For medical device manufacturers an efficient risk management is an important contribution to patient safety. In this respect, the Medical Device Regulation (MDR, ) as new European regulatory framework does not change this view. Article 10 (2) MDR does request an established, documented, implemented and maintained risk management system. Furthermore, the chapter I of the “Safety and Performance Requirements” in Annex I MDR highlights the term “risk” at several points (e. g. sections 1-5, 8, and 9).
Software as Medical Device
Either types of software as part of a medical device (embedded) and as medical device on its own (stand-alone) have to fulfil the above mentioned requirements. In addition, the European legislator defined some software-specific requirements in Annex I concerning possible risks:
- 14.2.(d): “Devices shall be designed and manufactured in such a way as to remove or reduce as far as possible: […] (d) the risks associated with the possible negative interaction between software and the IT environment within which it operates and interacts; […]”
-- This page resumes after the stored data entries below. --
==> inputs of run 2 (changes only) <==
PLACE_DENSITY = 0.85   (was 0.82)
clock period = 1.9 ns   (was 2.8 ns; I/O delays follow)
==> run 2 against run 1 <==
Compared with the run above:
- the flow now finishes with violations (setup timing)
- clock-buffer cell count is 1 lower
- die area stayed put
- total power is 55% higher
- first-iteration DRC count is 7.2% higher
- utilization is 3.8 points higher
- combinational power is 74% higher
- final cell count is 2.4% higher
## config.mk

```make
export PLATFORM = sky130hd
export DESIGN_NAME = version_string_compare
export DESIGN_NICKNAME = d
export VERILOG_FILES = /design/src/rtl/core/vsc_pkg.sv /design/src/rtl/core/vsc_parse.sv /design/src/rtl/core/vsc_compare.sv /design/src/rtl/core/version_string_compare.sv
export SDC_FILE = /design/constraint.sdc
export NUM_CORES = 1
export LEC_CHECK = 0
export BUFFER_PORTS_ARGS = -buffer_cell sky130_fd_sc_hd__buf_2
export CAP_MARGIN = 20
export CORE_MARGIN = 10
export CORE_UTILIZATION = 30
export CTS_BUF_LIST = sky130_fd_sc_hd__clkbuf_2 sky130_fd_sc_hd__clkbuf_4 sky130_fd_sc_hd__clkbuf_8
export DETAILED_ROUTE_END_ITERATION = 8
export PLACE_DENSITY = 0.5
export SYNTH_ARGS = -nofsm -noshare
export SYNTH_HDL_FRONTEND = slang
export SYNTH_HIERARCHICAL = 1
export SYNTH_SLANG_ARGS = --single-unit
```

## constraint.sdc

```tcl
create_clock -name clk -period 16.84 [get_ports clk]
set_input_delay 3.368 -clock clk [delete_from_list [all_inputs] [get_ports clk]]
set_output_delay 3.368 -clock clk [all_outputs]
set_load 0.005 [all_outputs]
```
- 17.1.: “Devices that incorporate electronic programmable systems, including software, or software that are devices in themselves, shall be designed to ensure repeatability, reliability and performance in line with their intended use. In the event of a single fault condition, appropriate means shall be adopted to eliminate or reduce as far as possible consequent risks or impairment of performance.”
- 17.2.: “For devices that incorporate software or for software that are devices in themselves, the software shall be developed and manufactured in accordance with the state of the art taking into account the principles of development life cycle, risk management, including information security, verification and validation.”
- 17.3.: “Software referred to in this Section that is intended to be used in combination with mobile computing platforms shall be designed and manufactured taking into account the specific features of the mobile platform (e.g. size and contrast ratio of the screen) and the external factors related to their use (varying environment as regards level of light or noise).”
- 17.4.: “Manufacturers shall set out minimum requirements concerning hardware, IT networks characteristics and IT security measures, including protection against unauthorised access, necessary to run the software as intended.”